* [Task to complete]
Write out, word for word, every line in the data below from the one containing "o21ai_0,0.22" to the one containing "path_cells=inv_1 > ha_1", both of them included.

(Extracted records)
------------------------------------------------
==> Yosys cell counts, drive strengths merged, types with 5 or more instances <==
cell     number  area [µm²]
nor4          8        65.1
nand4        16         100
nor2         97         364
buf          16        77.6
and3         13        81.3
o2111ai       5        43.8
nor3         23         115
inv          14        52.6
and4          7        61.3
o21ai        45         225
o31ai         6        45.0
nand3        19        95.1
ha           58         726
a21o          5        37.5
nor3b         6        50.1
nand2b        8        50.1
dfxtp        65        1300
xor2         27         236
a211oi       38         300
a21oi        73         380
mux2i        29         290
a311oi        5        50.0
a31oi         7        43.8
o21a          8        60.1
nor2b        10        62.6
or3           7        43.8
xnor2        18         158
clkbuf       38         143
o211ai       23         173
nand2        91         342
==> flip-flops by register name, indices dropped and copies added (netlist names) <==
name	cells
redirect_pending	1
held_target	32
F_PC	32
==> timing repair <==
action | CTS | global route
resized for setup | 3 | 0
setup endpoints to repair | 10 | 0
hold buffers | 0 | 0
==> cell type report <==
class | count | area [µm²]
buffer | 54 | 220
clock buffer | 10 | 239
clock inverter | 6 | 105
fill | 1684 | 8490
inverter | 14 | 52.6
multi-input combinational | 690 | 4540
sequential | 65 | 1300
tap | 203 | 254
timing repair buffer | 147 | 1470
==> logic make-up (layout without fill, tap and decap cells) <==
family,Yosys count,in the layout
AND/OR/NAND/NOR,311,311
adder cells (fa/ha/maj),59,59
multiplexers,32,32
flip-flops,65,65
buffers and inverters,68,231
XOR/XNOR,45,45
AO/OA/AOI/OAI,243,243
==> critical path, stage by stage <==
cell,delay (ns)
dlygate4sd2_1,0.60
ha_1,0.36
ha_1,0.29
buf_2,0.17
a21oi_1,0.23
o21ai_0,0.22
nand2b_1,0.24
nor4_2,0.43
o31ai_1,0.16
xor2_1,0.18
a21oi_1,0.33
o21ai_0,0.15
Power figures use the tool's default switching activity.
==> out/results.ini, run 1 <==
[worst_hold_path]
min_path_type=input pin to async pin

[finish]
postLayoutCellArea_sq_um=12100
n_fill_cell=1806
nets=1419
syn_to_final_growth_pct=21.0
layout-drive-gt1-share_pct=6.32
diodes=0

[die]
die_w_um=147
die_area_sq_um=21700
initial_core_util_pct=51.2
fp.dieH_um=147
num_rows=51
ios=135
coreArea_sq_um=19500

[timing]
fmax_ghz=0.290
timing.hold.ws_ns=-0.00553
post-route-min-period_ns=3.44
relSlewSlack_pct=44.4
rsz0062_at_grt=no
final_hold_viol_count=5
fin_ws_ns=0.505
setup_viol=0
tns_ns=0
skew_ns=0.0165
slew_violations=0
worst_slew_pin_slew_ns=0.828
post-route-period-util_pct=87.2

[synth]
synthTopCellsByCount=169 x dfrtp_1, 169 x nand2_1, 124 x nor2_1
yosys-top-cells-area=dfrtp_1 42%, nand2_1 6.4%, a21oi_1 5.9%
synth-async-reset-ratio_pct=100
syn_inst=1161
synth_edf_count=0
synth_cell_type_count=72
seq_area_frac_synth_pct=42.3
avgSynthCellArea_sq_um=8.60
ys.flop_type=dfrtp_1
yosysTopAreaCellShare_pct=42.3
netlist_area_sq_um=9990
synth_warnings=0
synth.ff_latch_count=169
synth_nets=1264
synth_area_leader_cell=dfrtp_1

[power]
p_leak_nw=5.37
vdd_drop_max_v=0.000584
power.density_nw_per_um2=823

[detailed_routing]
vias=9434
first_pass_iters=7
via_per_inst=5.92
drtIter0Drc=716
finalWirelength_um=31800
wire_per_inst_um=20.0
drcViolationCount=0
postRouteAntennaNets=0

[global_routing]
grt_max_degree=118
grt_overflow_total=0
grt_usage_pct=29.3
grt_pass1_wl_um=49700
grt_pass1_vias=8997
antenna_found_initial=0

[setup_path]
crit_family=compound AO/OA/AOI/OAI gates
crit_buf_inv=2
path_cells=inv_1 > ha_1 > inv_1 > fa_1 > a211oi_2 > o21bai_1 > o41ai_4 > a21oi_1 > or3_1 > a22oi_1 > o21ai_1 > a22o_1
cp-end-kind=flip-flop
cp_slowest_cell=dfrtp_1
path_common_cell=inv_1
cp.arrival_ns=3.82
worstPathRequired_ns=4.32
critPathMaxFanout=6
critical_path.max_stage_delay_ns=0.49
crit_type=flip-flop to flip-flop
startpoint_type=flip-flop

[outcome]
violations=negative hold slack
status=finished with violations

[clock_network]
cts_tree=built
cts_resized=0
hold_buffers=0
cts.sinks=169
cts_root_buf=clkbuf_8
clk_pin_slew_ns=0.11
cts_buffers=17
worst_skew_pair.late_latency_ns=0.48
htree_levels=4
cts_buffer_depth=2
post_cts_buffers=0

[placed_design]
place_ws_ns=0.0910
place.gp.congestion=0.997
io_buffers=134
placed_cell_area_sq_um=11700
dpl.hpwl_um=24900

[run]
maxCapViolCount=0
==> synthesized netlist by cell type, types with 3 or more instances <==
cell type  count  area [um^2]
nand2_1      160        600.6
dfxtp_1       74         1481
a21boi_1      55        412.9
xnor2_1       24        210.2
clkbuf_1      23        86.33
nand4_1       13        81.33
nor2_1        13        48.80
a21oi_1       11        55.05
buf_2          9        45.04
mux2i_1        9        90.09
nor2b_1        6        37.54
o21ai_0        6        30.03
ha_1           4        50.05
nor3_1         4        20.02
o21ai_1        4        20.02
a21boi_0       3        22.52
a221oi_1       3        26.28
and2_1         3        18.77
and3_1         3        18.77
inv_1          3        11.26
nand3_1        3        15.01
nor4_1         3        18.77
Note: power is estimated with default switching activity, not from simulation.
------------------------------------------------
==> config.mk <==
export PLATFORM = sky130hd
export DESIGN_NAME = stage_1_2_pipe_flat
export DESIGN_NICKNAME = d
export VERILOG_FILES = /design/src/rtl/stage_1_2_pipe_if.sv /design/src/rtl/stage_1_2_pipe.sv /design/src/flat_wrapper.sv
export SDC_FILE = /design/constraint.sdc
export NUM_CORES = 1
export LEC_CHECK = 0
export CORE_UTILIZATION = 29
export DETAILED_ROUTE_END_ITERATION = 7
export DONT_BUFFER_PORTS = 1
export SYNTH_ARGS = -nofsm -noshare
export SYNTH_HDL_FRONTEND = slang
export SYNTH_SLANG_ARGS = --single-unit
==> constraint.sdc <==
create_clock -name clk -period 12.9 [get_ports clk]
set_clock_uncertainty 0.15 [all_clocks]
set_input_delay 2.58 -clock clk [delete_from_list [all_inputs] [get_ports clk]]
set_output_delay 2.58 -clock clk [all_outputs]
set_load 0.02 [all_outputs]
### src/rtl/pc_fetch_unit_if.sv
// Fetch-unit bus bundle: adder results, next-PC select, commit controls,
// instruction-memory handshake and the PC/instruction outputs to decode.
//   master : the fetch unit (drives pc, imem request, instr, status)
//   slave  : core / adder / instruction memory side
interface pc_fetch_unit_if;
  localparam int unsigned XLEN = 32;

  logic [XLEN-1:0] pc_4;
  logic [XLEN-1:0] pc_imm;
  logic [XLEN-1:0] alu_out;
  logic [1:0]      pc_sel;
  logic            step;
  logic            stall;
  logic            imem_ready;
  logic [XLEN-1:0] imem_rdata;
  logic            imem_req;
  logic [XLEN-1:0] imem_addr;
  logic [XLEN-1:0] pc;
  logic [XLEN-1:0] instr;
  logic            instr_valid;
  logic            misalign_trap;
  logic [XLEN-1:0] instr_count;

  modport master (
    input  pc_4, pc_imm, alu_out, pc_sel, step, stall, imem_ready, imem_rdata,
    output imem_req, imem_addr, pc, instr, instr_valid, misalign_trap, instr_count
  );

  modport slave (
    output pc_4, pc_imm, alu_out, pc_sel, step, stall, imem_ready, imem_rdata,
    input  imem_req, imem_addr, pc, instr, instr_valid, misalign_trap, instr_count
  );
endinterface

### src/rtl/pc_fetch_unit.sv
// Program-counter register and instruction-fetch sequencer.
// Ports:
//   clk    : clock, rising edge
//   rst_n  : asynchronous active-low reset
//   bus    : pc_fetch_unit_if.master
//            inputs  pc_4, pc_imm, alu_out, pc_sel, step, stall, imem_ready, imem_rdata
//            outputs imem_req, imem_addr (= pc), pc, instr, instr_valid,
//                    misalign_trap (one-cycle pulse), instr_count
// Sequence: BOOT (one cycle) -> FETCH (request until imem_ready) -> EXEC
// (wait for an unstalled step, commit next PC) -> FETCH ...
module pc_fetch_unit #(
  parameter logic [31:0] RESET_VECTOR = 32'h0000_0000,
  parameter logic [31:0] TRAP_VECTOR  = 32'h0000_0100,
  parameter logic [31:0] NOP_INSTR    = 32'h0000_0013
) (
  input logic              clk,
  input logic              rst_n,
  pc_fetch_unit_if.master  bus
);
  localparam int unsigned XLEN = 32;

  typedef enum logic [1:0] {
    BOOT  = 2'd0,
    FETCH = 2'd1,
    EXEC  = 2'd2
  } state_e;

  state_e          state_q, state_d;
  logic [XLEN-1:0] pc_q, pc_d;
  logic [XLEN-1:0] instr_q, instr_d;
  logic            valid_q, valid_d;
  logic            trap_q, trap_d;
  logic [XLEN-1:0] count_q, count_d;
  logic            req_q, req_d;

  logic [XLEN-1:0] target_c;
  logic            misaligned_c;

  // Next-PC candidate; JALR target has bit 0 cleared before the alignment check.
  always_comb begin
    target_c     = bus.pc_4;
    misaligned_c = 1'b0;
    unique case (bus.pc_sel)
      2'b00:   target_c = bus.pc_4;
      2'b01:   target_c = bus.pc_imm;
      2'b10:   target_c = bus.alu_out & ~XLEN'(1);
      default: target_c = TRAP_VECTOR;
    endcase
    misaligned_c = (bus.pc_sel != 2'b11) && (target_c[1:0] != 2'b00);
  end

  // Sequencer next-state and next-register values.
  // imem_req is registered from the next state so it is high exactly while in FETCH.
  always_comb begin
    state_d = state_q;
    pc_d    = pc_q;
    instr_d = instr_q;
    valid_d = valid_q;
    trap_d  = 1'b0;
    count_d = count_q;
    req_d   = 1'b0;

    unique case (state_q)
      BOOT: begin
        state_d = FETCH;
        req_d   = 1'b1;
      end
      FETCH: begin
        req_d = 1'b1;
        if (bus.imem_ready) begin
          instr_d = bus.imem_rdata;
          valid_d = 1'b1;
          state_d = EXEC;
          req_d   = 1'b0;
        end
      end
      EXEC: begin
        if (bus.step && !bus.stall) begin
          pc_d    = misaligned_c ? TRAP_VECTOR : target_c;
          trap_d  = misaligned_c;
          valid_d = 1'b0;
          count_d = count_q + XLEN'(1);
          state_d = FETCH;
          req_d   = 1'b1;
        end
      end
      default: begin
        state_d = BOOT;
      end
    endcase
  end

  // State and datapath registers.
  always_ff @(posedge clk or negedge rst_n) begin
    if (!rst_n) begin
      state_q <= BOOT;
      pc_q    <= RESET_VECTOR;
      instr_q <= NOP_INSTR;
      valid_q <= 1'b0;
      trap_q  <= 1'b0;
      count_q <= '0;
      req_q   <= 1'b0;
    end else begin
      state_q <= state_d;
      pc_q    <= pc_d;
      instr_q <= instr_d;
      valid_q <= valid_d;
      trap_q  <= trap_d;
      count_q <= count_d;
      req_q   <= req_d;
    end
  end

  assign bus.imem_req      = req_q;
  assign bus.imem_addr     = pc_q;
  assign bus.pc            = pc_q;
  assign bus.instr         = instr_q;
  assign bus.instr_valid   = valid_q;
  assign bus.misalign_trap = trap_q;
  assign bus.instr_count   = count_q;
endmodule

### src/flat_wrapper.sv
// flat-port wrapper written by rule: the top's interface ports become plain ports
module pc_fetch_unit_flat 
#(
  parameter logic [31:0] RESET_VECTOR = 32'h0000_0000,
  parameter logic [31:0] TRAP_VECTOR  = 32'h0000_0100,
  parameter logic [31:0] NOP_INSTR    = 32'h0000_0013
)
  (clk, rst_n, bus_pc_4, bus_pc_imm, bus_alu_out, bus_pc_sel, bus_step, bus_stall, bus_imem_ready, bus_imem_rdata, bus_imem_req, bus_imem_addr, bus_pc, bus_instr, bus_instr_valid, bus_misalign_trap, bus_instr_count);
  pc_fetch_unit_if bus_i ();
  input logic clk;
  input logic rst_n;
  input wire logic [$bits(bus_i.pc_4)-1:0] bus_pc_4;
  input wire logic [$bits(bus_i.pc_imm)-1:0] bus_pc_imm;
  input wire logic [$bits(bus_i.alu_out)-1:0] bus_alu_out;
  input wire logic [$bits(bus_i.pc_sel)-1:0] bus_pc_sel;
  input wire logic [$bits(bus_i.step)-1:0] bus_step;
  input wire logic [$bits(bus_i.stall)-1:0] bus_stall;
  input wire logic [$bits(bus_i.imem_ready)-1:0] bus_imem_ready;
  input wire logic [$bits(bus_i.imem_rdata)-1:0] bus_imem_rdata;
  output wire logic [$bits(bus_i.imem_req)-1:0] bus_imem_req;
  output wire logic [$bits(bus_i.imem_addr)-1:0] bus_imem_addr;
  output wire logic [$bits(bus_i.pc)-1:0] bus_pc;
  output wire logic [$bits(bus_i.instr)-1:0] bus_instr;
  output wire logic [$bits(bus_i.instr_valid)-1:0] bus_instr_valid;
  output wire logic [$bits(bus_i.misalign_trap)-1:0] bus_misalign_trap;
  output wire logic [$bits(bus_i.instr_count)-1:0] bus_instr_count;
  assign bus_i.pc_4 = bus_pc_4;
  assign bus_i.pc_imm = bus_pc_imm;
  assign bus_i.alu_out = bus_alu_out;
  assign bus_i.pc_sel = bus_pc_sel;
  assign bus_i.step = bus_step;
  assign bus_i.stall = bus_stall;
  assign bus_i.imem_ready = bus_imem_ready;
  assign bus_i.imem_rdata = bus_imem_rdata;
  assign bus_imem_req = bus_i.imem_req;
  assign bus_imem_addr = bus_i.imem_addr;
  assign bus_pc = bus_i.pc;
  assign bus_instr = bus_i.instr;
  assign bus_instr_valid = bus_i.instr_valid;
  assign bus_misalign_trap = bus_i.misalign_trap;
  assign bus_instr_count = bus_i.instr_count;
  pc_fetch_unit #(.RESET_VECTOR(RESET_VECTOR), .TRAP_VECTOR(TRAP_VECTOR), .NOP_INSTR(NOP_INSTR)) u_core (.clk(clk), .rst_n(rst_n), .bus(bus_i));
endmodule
------------------------------------------------
* [Task result]
o21ai_0,0.22
nand2b_1,0.24
nor4_2,0.43
o31ai_1,0.16
xor2_1,0.18
a21oi_1,0.33
o21ai_0,0.15
Power figures use the tool's default switching activity.
==> out/results.ini, run 1 <==
[worst_hold_path]
min_path_type=input pin to async pin

[finish]
postLayoutCellArea_sq_um=12100
n_fill_cell=1806
nets=1419
syn_to_final_growth_pct=21.0
layout-drive-gt1-share_pct=6.32
diodes=0

[die]
die_w_um=147
die_area_sq_um=21700
initial_core_util_pct=51.2
fp.dieH_um=147
num_rows=51
ios=135
coreArea_sq_um=19500

[timing]
fmax_ghz=0.290
timing.hold.ws_ns=-0.00553
post-route-min-period_ns=3.44
relSlewSlack_pct=44.4
rsz0062_at_grt=no
final_hold_viol_count=5
fin_ws_ns=0.505
setup_viol=0
tns_ns=0
skew_ns=0.0165
slew_violations=0
worst_slew_pin_slew_ns=0.828
post-route-period-util_pct=87.2

[synth]
synthTopCellsByCount=169 x dfrtp_1, 169 x nand2_1, 124 x nor2_1
yosys-top-cells-area=dfrtp_1 42%, nand2_1 6.4%, a21oi_1 5.9%
synth-async-reset-ratio_pct=100
syn_inst=1161
synth_edf_count=0
synth_cell_type_count=72
seq_area_frac_synth_pct=42.3
avgSynthCellArea_sq_um=8.60
ys.flop_type=dfrtp_1
yosysTopAreaCellShare_pct=42.3
netlist_area_sq_um=9990
synth_warnings=0
synth.ff_latch_count=169
synth_nets=1264
synth_area_leader_cell=dfrtp_1

[power]
p_leak_nw=5.37
vdd_drop_max_v=0.000584
power.density_nw_per_um2=823

[detailed_routing]
vias=9434
first_pass_iters=7
via_per_inst=5.92
drtIter0Drc=716
finalWirelength_um=31800
wire_per_inst_um=20.0
drcViolationCount=0
postRouteAntennaNets=0

[global_routing]
grt_max_degree=118
grt_overflow_total=0
grt_usage_pct=29.3
grt_pass1_wl_um=49700
grt_pass1_vias=8997
antenna_found_initial=0

[setup_path]
crit_family=compound AO/OA/AOI/OAI gates
crit_buf_inv=2
path_cells=inv_1 > ha_1 > inv_1 > fa_1 > a211oi_2 > o21bai_1 > o41ai_4 > a21oi_1 > or3_1 > a22oi_1 > o21ai_1 > a22o_1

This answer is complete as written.